Le Cercle algérianiste a poussé la comparaison un peu loin en faisant une exposition qui confond les victimes de la Guerre d’Algérie avec celles du Hamas en octobre dernier. Sans comparer la violence coloniale française et la barbarie génocidaire israélienne.
A Perpignan, 13 associations et partis politiques ont manifesté contre une exposition proposée par le Cercle algérianiste avec le soutien de la ville dirigée par le maire Rassemblement national Louis Alliot, à l’occasion du 19 Mars. Cette exposition assimile le FLN et le Hamas sous le titre «60 ans après, l’histoire se répète.
FLN et Hamas : mêmes méthodes, même stratégie». Faisant au passage un mauvais décompte car cela fait 62 ans… l’expo mêle des photos de victimes des attaques du Hamas à l’automne dernier avec des clichés de victimes de la guerre d’Algérie présentées en miroir.

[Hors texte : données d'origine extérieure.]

==> config.mk <==
export PLATFORM = sky130hd
export DESIGN_NAME = pc_fetch_stage_flat
export DESIGN_NICKNAME = d
export VERILOG_FILES = /design/src/rtl/pc_fetch_stage_if.sv /design/src/rtl/pc_fetch_stage.sv /design/src/flat_wrapper.sv
export SDC_FILE = /design/constraint.sdc
export NUM_CORES = 1
export LEC_CHECK = 0
export BUFFER_PORTS_ARGS = -buffer_cell sky130_fd_sc_hd__buf_4
export CAP_MARGIN = 40
export CORE_AREA = 2 2 108 110
export CTS_CLUSTER_SIZE = 24
export DETAILED_ROUTE_END_ITERATION = 10
export DIE_AREA = 0 0 110 112
export GPL_TIMING_DRIVEN = 0
export HOLD_SLACK_MARGIN = 0.1
export PLACE_DENSITY = 0.94
export RECOVER_POWER = 50
export SETUP_SLACK_MARGIN = 0.4
export SYNTH_ARGS = -nofsm -noshare
export SYNTH_HDL_FRONTEND = slang
export SYNTH_SLANG_ARGS = --single-unit
==> constraint.sdc <==
create_clock -name clk -period 6.08 [get_ports clk]
set_clock_uncertainty 0.05 [all_clocks]
set_input_delay 0.912 -clock clk [delete_from_list [all_inputs] [get_ports clk]]
set_output_delay 0.912 -clock clk [all_outputs]
set_load 0.05 [all_outputs]
==> src/rtl/pc_fetch_stage_if.sv <==
// Fetch-stage bus: hazard-unit controls, branch redirect, instruction-memory
// read port and the IF/ID register outputs. master = surrounding pipeline, slave = fetch stage.
interface pc_fetch_stage_if #(
    parameter int XLEN = 32
);
    logic            StallF;
    logic            StallD;
    logic            FlushD;
    logic            NeedBranchE;
    logic [XLEN-1:0] PCTargetE;
    logic [31:0]     InstrF;
    logic [XLEN-1:0] PCF;
    logic [XLEN-1:0] PCPlus4F;
    logic [31:0]     InstrD;
    logic [XLEN-1:0] PCD;
    logic [XLEN-1:0] PCPlus4D;
    logic            ValidD;
    logic            FlushE;
    logic            MisalignFault;

    modport master (
        output StallF, StallD, FlushD, NeedBranchE, PCTargetE, InstrF,
        input  PCF, PCPlus4F, InstrD, PCD, PCPlus4D, ValidD, FlushE, MisalignFault
    );

    modport slave (
        input  StallF, StallD, FlushD, NeedBranchE, PCTargetE, InstrF,
        output PCF, PCPlus4F, InstrD, PCD, PCPlus4D, ValidD, FlushE, MisalignFault
    );
endinterface

==> src/rtl/pc_fetch_stage.sv <==
// RISC-V fetch stage: PC register, IF/ID register and branch redirect/squash.
// Optional feature macro PC_MISALIGN_TRAP_EN: misaligned redirect targets trap to TRAP_VEC.
module pc_fetch_stage #(
    parameter int              XLEN      = 32,
    parameter logic [XLEN-1:0] RESET_PC  = 32'h0000_0000,
    parameter logic [31:0]     NOP_INSTR = 32'h0000_0013,
    parameter logic [XLEN-1:0] TRAP_VEC  = 32'h0000_0100
) (
    input logic             clk,
    input logic             reset,
    pc_fetch_stage_if.slave fetchBus
);

    localparam logic [XLEN-1:0] PC_STEP = XLEN'(32'd4);

    logic [XLEN-1:0] pcF_r;
    logic [XLEN-1:0] pcPlus4F_s;
    logic [XLEN-1:0] redirectPc_s;
    logic [XLEN-1:0] pcNext_s;
    logic            misalign_s;
    logic            fault_r;

    logic [31:0]     instrD_r;
    logic [XLEN-1:0] pcD_r;
    logic [XLEN-1:0] pcPlus4D_r;
    logic            validD_r;
    logic [31:0]     instrDNext_s;
    logic [XLEN-1:0] pcDNext_s;
    logic [XLEN-1:0] pcPlus4DNext_s;
    logic            validDNext_s;

    assign pcPlus4F_s = pcF_r + PC_STEP;

`ifdef PC_MISALIGN_TRAP_EN
    // Redirect target selection: misaligned targets are sent to the trap vector.
    always_comb begin
        misalign_s   = |fetchBus.PCTargetE[1:0];
        redirectPc_s = fetchBus.PCTargetE;
        if (misalign_s) begin
            redirectPc_s = TRAP_VEC;
        end else begin
            redirectPc_s = fetchBus.PCTargetE;
        end
    end

    // Sticky misalignment flag, cleared only by reset.
    always_ff @(posedge clk) begin
        if (reset) begin
            fault_r <= 1'b0;
        end else if (fetchBus.NeedBranchE && misalign_s) begin
            fault_r <= 1'b1;
        end else begin
            fault_r <= fault_r;
        end
    end
`else
    logic unusedTrap_s;

    // Redirect target selection: low two target bits are dropped.
    always_comb begin
        misalign_s   = 1'b0;
        redirectPc_s = {fetchBus.PCTargetE[XLEN-1:2], 2'b00};
    end

    assign fault_r      = 1'b0;
    assign unusedTrap_s = ^{TRAP_VEC, fetchBus.PCTargetE[1:0], misalign_s};
`endif

    // PC next-state: a redirect overrides a fetch stall.
    always_comb begin
        pcNext_s = pcF_r;
        if (fetchBus.NeedBranchE) begin
            pcNext_s = redirectPc_s;
        end else if (fetchBus.StallF) begin
            pcNext_s = pcF_r;
        end else begin
            pcNext_s = pcPlus4F_s;
        end
    end

    // PC register.
    always_ff @(posedge clk) begin
        if (reset) begin
            pcF_r <= RESET_PC;
        end else begin
            pcF_r <= pcNext_s;
        end
    end

    // IF/ID next-state: a squash keeps PCD/PCPlus4D so only the bubble marker changes.
    always_comb begin
        instrDNext_s   = instrD_r;
        pcDNext_s      = pcD_r;
        pcPlus4DNext_s = pcPlus4D_r;
        validDNext_s   = validD_r;
        if (fetchBus.FlushD || fetchBus.NeedBranchE) begin
            instrDNext_s = NOP_INSTR;
            validDNext_s = 1'b0;
        end else if (fetchBus.StallD) begin
            instrDNext_s   = instrD_r;
            pcDNext_s      = pcD_r;
            pcPlus4DNext_s = pcPlus4D_r;
            validDNext_s   = validD_r;
        end else begin
            instrDNext_s   = fetchBus.InstrF;
            pcDNext_s      = pcF_r;
            pcPlus4DNext_s = pcPlus4F_s;
            validDNext_s   = 1'b1;
        end
    end

    // IF/ID register.
    always_ff @(posedge clk) begin
        if (reset) begin
            instrD_r   <= NOP_INSTR;
            pcD_r      <= '0;
            pcPlus4D_r <= '0;
            validD_r   <= 1'b0;
        end else begin
            instrD_r   <= instrDNext_s;
            pcD_r      <= pcDNext_s;
            pcPlus4D_r <= pcPlus4DNext_s;
            validD_r   <= validDNext_s;
        end
    end

    assign fetchBus.PCF           = pcF_r;
    assign fetchBus.PCPlus4F      = pcPlus4F_s;
    assign fetchBus.InstrD        = instrD_r;
    assign fetchBus.PCD           = pcD_r;
    assign fetchBus.PCPlus4D      = pcPlus4D_r;
    assign fetchBus.ValidD        = validD_r;
    assign fetchBus.FlushE        = fetchBus.NeedBranchE;
    assign fetchBus.MisalignFault = fault_r;

endmodule
## src/rtl/cpu_pkg.sv

```systemverilog
// Shared definitions for the bus-CPU control unit: opcodes, ALU codes, FSM states,
// the control strobe bundle and opcode classification helpers.
package cpu_pkg;

  localparam int OPW  = 5;
  localparam int ALUW = 5;

  localparam logic [OPW-1:0] OP_LD   = 5'b00000;
  localparam logic [OPW-1:0] OP_LDI  = 5'b00001;
  localparam logic [OPW-1:0] OP_ST   = 5'b00010;
  localparam logic [OPW-1:0] OP_ADD  = 5'b00011;
  localparam logic [OPW-1:0] OP_SUB  = 5'b00100;
  localparam logic [OPW-1:0] OP_AND  = 5'b00101;
  localparam logic [OPW-1:0] OP_OR   = 5'b00110;
  localparam logic [OPW-1:0] OP_SHR  = 5'b00111;
  localparam logic [OPW-1:0] OP_SHRA = 5'b01000;
  localparam logic [OPW-1:0] OP_SHL  = 5'b01001;
  localparam logic [OPW-1:0] OP_ROR  = 5'b01010;
  localparam logic [OPW-1:0] OP_ROL  = 5'b01011;
  localparam logic [OPW-1:0] OP_ADDI = 5'b01100;
  localparam logic [OPW-1:0] OP_ANDI = 5'b01101;
  localparam logic [OPW-1:0] OP_ORI  = 5'b01110;
  localparam logic [OPW-1:0] OP_MUL  = 5'b01111;
  localparam logic [OPW-1:0] OP_DIV  = 5'b10000;
  localparam logic [OPW-1:0] OP_NEG  = 5'b10001;
  localparam logic [OPW-1:0] OP_NOT  = 5'b10010;
  localparam logic [OPW-1:0] OP_BR   = 5'b10011;
  localparam logic [OPW-1:0] OP_JR   = 5'b10100;
  localparam logic [OPW-1:0] OP_IN   = 5'b10110;
  localparam logic [OPW-1:0] OP_OUT  = 5'b10111;
  localparam logic [OPW-1:0] OP_MFHI = 5'b11000;
  localparam logic [OPW-1:0] OP_MFLO = 5'b11001;
  localparam logic [OPW-1:0] OP_NOP  = 5'b11010;
  localparam logic [OPW-1:0] OP_HALT = 5'b11011;

  localparam logic [ALUW-1:0] ALU_ADD  = 5'd0;
  localparam logic [ALUW-1:0] ALU_SUB  = 5'd1;
  localparam logic [ALUW-1:0] ALU_AND  = 5'd2;
  localparam logic [ALUW-1:0] ALU_OR   = 5'd3;
  localparam logic [ALUW-1:0] ALU_SHR  = 5'd4;
  localparam logic [ALUW-1:0] ALU_SHRA = 5'd5;
  localparam logic [ALUW-1:0] ALU_SHL  = 5'd6;
  localparam logic [ALUW-1:0] ALU_ROR  = 5'd7;
  localparam logic [ALUW-1:0] ALU_ROL  = 5'd8;
  localparam logic [ALUW-1:0] ALU_MUL  = 5'd9;
  localparam logic [ALUW-1:0] ALU_DIV  = 5'd10;
  localparam logic [ALUW-1:0] ALU_NEG  = 5'd11;
  localparam logic [ALUW-1:0] ALU_NOT  = 5'd12;

  typedef enum logic [3:0] {
    S_RST = 4'd0, S_T0 = 4'd1, S_T1 = 4'd2, S_T2 = 4'd3, S_T3 = 4'd4,
    S_T4 = 4'd5, S_T5 = 4'd6, S_T6 = 4'd7, S_T7 = 4'd8, S_HALT = 4'd9
  } state_t;

  typedef enum logic [3:0] {
    C_RALU = 4'd0, C_IALU = 4'd1, C_LD = 4'd2, C_LDI = 4'd3, C_ST = 4'd4,
    C_MULDIV = 4'd5, C_NEGNOT = 4'd6, C_BR = 4'd7, C_JR = 4'd8, C_IN = 4'd9,
    C_OUT = 4'd10, C_MFHI = 4'd11, C_MFLO = 4'd12, C_NOP = 4'd13, C_HALT = 4'd14
  } op_class_t;

  typedef struct packed {
    logic            pc_out, mdr_out, zhigh_out, zlow_out, hi_out, lo_out, inport_out, c_out;
    logic            gra, grb, grc, r_in, r_out, ba_out;
    logic            pc_in, ir_in, y_in, z_in, mar_in, mdr_in, hi_in, lo_in, outport_in, con_in;
    logic            inc_pc, read, write, run;
    logic [ALUW-1:0] alu_select;
  } strobes_t;

  // Unlisted opcodes (jal, 11100-11111) fall into the nop class.
  function automatic op_class_t op_class(input logic [OPW-1:0] op);
    case (op)
      OP_ADD, OP_SUB, OP_AND, OP_OR, OP_SHR, OP_SHRA, OP_SHL, OP_ROR, OP_ROL: return C_RALU;
      OP_ADDI, OP_ANDI, OP_ORI: return C_IALU;
      OP_LD:   return C_LD;
      OP_LDI:  return C_LDI;
      OP_ST:   return C_ST;
      OP_MUL, OP_DIV: return C_MULDIV;
      OP_NEG, OP_NOT: return C_NEGNOT;
      OP_BR:   return C_BR;
      OP_JR:   return C_JR;
      OP_IN:   return C_IN;
      OP_OUT:  return C_OUT;
      OP_MFHI: return C_MFHI;
      OP_MFLO: return C_MFLO;
      OP_HALT: return C_HALT;
      default: return C_NOP;
    endcase
  endfunction

  function automatic logic [ALUW-1:0] alu_code(input logic [OPW-1:0] op);
    case (op)
      OP_SUB:          return ALU_SUB;
      OP_AND, OP_ANDI: return ALU_AND;
      OP_OR, OP_ORI:   return ALU_OR;
      OP_SHR:          return ALU_SHR;
      OP_SHRA:         return ALU_SHRA;
      OP_SHL:          return ALU_SHL;
      OP_ROR:          return ALU_ROR;
      OP_ROL:          return ALU_ROL;
      OP_MUL:          return ALU_MUL;
      OP_DIV:          return ALU_DIV;
      OP_NEG:          return ALU_NEG;
      OP_NOT:          return ALU_NOT;
      default:         return ALU_ADD;
    endcase
  endfunction

  function automatic state_t last_step(input op_class_t c);
    case (c)
      C_RALU, C_IALU, C_LDI: return S_T5;
      C_LD, C_ST:            return S_T7;
      C_MULDIV, C_BR:        return S_T6;
      C_NEGNOT:              return S_T4;
      default:               return S_T3;
    endcase
  endfunction

endpackage

```

## src/rtl/cu_output_decode.sv

```systemverilog
// Moore output decode: maps the sequencer state plus the IR opcode (and the
// branch condition in br T6) onto the full datapath strobe bundle.
module cu_output_decode
  import cpu_pkg::*;
(
  input  state_t           state,
  input  logic [OPW-1:0]   ir_op,
  input  logic             con_ff,
  output strobes_t         strobes
);

  op_class_t cls_s;
  strobes_t  strobes_s;

  assign cls_s   = op_class(ir_op);
  assign strobes = strobes_s;

  // Strobe decode per fetch/execute step; everything not named stays 0.
  always_comb begin
    strobes_s = '0;
    case (state)
      S_T0: begin
        strobes_s.pc_out = 1'b1; strobes_s.mar_in = 1'b1; strobes_s.inc_pc = 1'b1; strobes_s.z_in = 1'b1;
      end
      S_T1: begin
        strobes_s.zlow_out = 1'b1; strobes_s.pc_in = 1'b1; strobes_s.read = 1'b1; strobes_s.mdr_in = 1'b1;
      end
      S_T2: begin
        strobes_s.mdr_out = 1'b1; strobes_s.ir_in = 1'b1;
      end
      S_T3, S_T4, S_T5, S_T6, S_T7: begin
        case (cls_s)
          C_RALU, C_IALU: begin
            case (state)
              S_T3: begin strobes_s.grb = 1'b1; strobes_s.r_out = 1'b1; strobes_s.y_in = 1'b1; end
              S_T4: begin
                if (cls_s == C_RALU) begin
                  strobes_s.grc = 1'b1; strobes_s.r_out = 1'b1;
                end else begin
                  strobes_s.c_out = 1'b1;
                end
                strobes_s.alu_select = alu_code(ir_op); strobes_s.z_in = 1'b1;
              end
              S_T5: begin strobes_s.zlow_out = 1'b1; strobes_s.gra = 1'b1; strobes_s.r_in = 1'b1; end
              default: begin end
            endcase
          end
          C_LD, C_LDI, C_ST: begin
            case (state)
              S_T3: begin strobes_s.grb = 1'b1; strobes_s.ba_out = 1'b1; strobes_s.y_in = 1'b1; end
              S_T4: begin strobes_s.c_out = 1'b1; strobes_s.z_in = 1'b1; end
              S_T5: begin
                strobes_s.zlow_out = 1'b1;
                if (cls_s == C_LDI) begin
                  strobes_s.gra = 1'b1; strobes_s.r_in = 1'b1;
                end else begin
                  strobes_s.mar_in = 1'b1;
                end
              end
              S_T6: begin
                strobes_s.mdr_in = 1'b1;
                if (cls_s == C_ST) begin
                  strobes_s.gra = 1'b1; strobes_s.r_out = 1'b1;
                end else begin
                  strobes_s.read = 1'b1;
                end
              end
              S_T7: begin
                if (cls_s == C_ST) begin
                  strobes_s.write = 1'b1;
                end else begin
                  strobes_s.mdr_out = 1'b1; strobes_s.gra = 1'b1; strobes_s.r_in = 1'b1;
                end
              end
              default: begin end
            endcase
          end
          C_MULDIV: begin
            case (state)
              S_T3: begin strobes_s.gra = 1'b1; strobes_s.r_out = 1'b1; strobes_s.y_in = 1'b1; end
              S_T4: begin
                strobes_s.grb = 1'b1; strobes_s.r_out = 1'b1;
                strobes_s.alu_select = alu_code(ir_op); strobes_s.z_in = 1'b1;
              end
              S_T5: begin strobes_s.zlow_out = 1'b1; strobes_s.lo_in = 1'b1; end
              S_T6: begin strobes_s.zhigh_out = 1'b1; strobes_s.hi_in = 1'b1; end
              default: begin end
            endcase
          end
          C_NEGNOT: begin
            case (state)
              S_T3: begin
                strobes_s.grb = 1'b1; strobes_s.r_out = 1'b1;
                strobes_s.alu_select = alu_code(ir_op); strobes_s.z_in = 1'b1;
              end
              S_T4: begin strobes_s.zlow_out = 1'b1; strobes_s.gra = 1'b1; strobes_s.r_in = 1'b1; end
              default: begin end
            endcase
          end
          C_BR: begin
            case (state)
              S_T3: begin strobes_s.gra = 1'b1; strobes_s.r_out = 1'b1; strobes_s.con_in = 1'b1; end
              S_T4: begin strobes_s.pc_out = 1'b1; strobes_s.y_in = 1'b1; end
              S_T5: begin strobes_s.c_out = 1'b1; strobes_s.z_in = 1'b1; end
              S_T6: begin
                strobes_s.zlow_out = con_ff; strobes_s.pc_in = con_ff;
              end
              default: begin end
            endcase
          end
          C_JR:   if (state == S_T3) begin strobes_s.gra = 1'b1; strobes_s.r_out = 1'b1; strobes_s.pc_in = 1'b1; end else begin end
          C_IN:   if (state == S_T3) begin strobes_s.inport_out = 1'b1; strobes_s.gra = 1'b1; strobes_s.r_in = 1'b1; end else begin end
          C_OUT:  if (state == S_T3) begin strobes_s.gra = 1'b1; strobes_s.r_out = 1'b1; strobes_s.outport_in = 1'b1; end else begin end
          C_MFHI: if (state == S_T3) begin strobes_s.hi_out = 1'b1; strobes_s.gra = 1'b1; strobes_s.r_in = 1'b1; end else begin end
          C_MFLO: if (state == S_T3) begin strobes_s.lo_out = 1'b1; strobes_s.gra = 1'b1; strobes_s.r_in = 1'b1; end else begin end
          default: begin end
        endcase
      end
      default: begin end
    endcase
    strobes_s.run = (state inside {S_T0, S_T1, S_T2, S_T3, S_T4, S_T5, S_T6, S_T7});
  end

endmodule

```

## src/rtl/control_sequencer.sv

```systemverilog
// Hardwired multi-cycle control unit: state register and next-state logic.
// Optional memory wait handshake (mem_ready) enabled by defining CU_MEM_WAIT_EN.
module control_sequencer
  import cpu_pkg::*;
(
  input  logic            clk,
  input  logic            clr,
  input  logic [OPW-1:0]  IR_op,
  input  logic            con_ff,
  input  logic            stop,
`ifdef CU_MEM_WAIT_EN
  input  logic            mem_ready,
`endif
  output logic            PCout, MDRout, Zhighout, Zlowout, HIout, LOout, InPortout, Cout,
  output logic            Gra, Grb, Grc, Rin, Rout, BAout,
  output logic            PC_in, IR_in, Y_in, Z_in, MAR_in, MDR_in, HI_in, LO_in, OutPort_in, CON_in,
  output logic            IncPC, Read, Write,
  output logic [ALUW-1:0] ALU_select,
  output logic            run
);

  state_t    state_r, base_s, next_s;
  op_class_t cls_s;
  logic      mem_ok_s, mem_hold_s;
  strobes_t  strobes_s;

  assign cls_s = op_class(IR_op);

`ifdef CU_MEM_WAIT_EN
  assign mem_ok_s = mem_ready;
`else
  assign mem_ok_s = 1'b1;
`endif

  assign mem_hold_s = !mem_ok_s && (((state_r == S_T6) && (cls_s == C_LD)) ||
                                    ((state_r == S_T7) && (cls_s == C_ST)));

  // Step sequencing; the halt request diverts any entry into T0.
  always_comb begin
    base_s = state_r;
    case (state_r)
      S_RST: base_s = S_T0;
      S_T0:  base_s = S_T1;
      S_T1:  base_s = mem_ok_s ? S_T2 : S_T1;
      S_T2:  base_s = S_T3;
      S_T3, S_T4, S_T5, S_T6, S_T7: begin
        if (cls_s == C_HALT) begin
          base_s = S_HALT;
        end else if (mem_hold_s) begin
          base_s = state_r;
        end else if (state_r == last_step(cls_s)) begin
          base_s = S_T0;
        end else begin
          base_s = state_t'(state_r + 4'd1);
        end
      end
      S_HALT: base_s = S_HALT;
      default: base_s = S_RST;
    endcase
    next_s = ((base_s == S_T0) && stop) ? S_HALT : base_s;
  end

  // State register; clr drops straight into the all-quiet reset state.
  always_ff @(posedge clk or negedge clr) begin
    if (!clr) begin
      state_r <= S_RST;
    end else begin
      state_r <= next_s;
    end
  end

  cu_output_decode u_decode (
    .state   (state_r),
    .ir_op   (IR_op),
    .con_ff  (con_ff),
    .strobes (strobes_s)
  );

  assign PCout      = strobes_s.pc_out;
  assign MDRout     = strobes_s.mdr_out;
  assign Zhighout   = strobes_s.zhigh_out;
  assign Zlowout    = strobes_s.zlow_out;
  assign HIout      = strobes_s.hi_out;
  assign LOout      = strobes_s.lo_out;
  assign InPortout  = strobes_s.inport_out;
  assign Cout       = strobes_s.c_out;
  assign Gra        = strobes_s.gra;
  assign Grb        = strobes_s.grb;
  assign Grc        = strobes_s.grc;
  assign Rin        = strobes_s.r_in;
  assign Rout       = strobes_s.r_out;
  assign BAout      = strobes_s.ba_out;
  assign PC_in      = strobes_s.pc_in;
  assign IR_in      = strobes_s.ir_in;
  assign Y_in       = strobes_s.y_in;
  assign Z_in       = strobes_s.z_in;
  assign MAR_in     = strobes_s.mar_in;
  assign MDR_in     = strobes_s.mdr_in;
  assign HI_in      = strobes_s.hi_in;
  assign LO_in      = strobes_s.lo_in;
  assign OutPort_in = strobes_s.outport_in;
  assign CON_in     = strobes_s.con_in;
  assign IncPC      = strobes_s.inc_pc;
  assign Read       = strobes_s.read;
  assign Write      = strobes_s.write;
  assign ALU_select = strobes_s.alu_select;
  assign run        = strobes_s.run;

endmodule

```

Pour l’extrême droite, cet amalgame entre dans sa politique de «dédiabolisation». De falsification plutôt. Le parti le plus antisémite de France s’offre comme un ange rédempteur envers les «juifs»… En surfant sur l’intoxication médiatique qui consiste à faire passer les musulmanset donc les Algériens «antisionistes» pour des antisémites…
Et toujours avec le même refrain sur le déni de la violence anticoloniale légitime. Par des gens qui ne considèrent toujours pas, 62 ans après la fin de la guerre, que le combat a été porté par un peuple qui se battait pour se libérer de ses chaînes.
En 2021, était inauguré ce lieu «de mémoire et de recueillement aux victimes oubliées de la guerre d’Algérie», en fait très orienté sur certaines victimes et négligeant les Algériens.
Suzy Simon-Nicaise, la vice-présidente nationale des Cercles algérianistes en charge du Centre de documentation des Français d’Algérie à Perpignan, précisait alors : «Nous avons mis à disposition de la municipalité de Perpignan une partie de notre fonds photographique et des journaux de l’époque. Des documents très durs à regarder.
Mais regarder la barbarie ne peut qu’éveiller les consciences. Il faut reconnaître toutes les souffrances. Il n’y en a pas de bonnes ou de mauvaises. Il faut regarder toutes les vérités en face.»
Justement, la vérité «en face», c’est que le peuple palestinien est privé de ses droits et de sa terre depuis 1948 et se bat pour sa dignité et pour pouvoir vivre dans des territoires de plus en plus réduits.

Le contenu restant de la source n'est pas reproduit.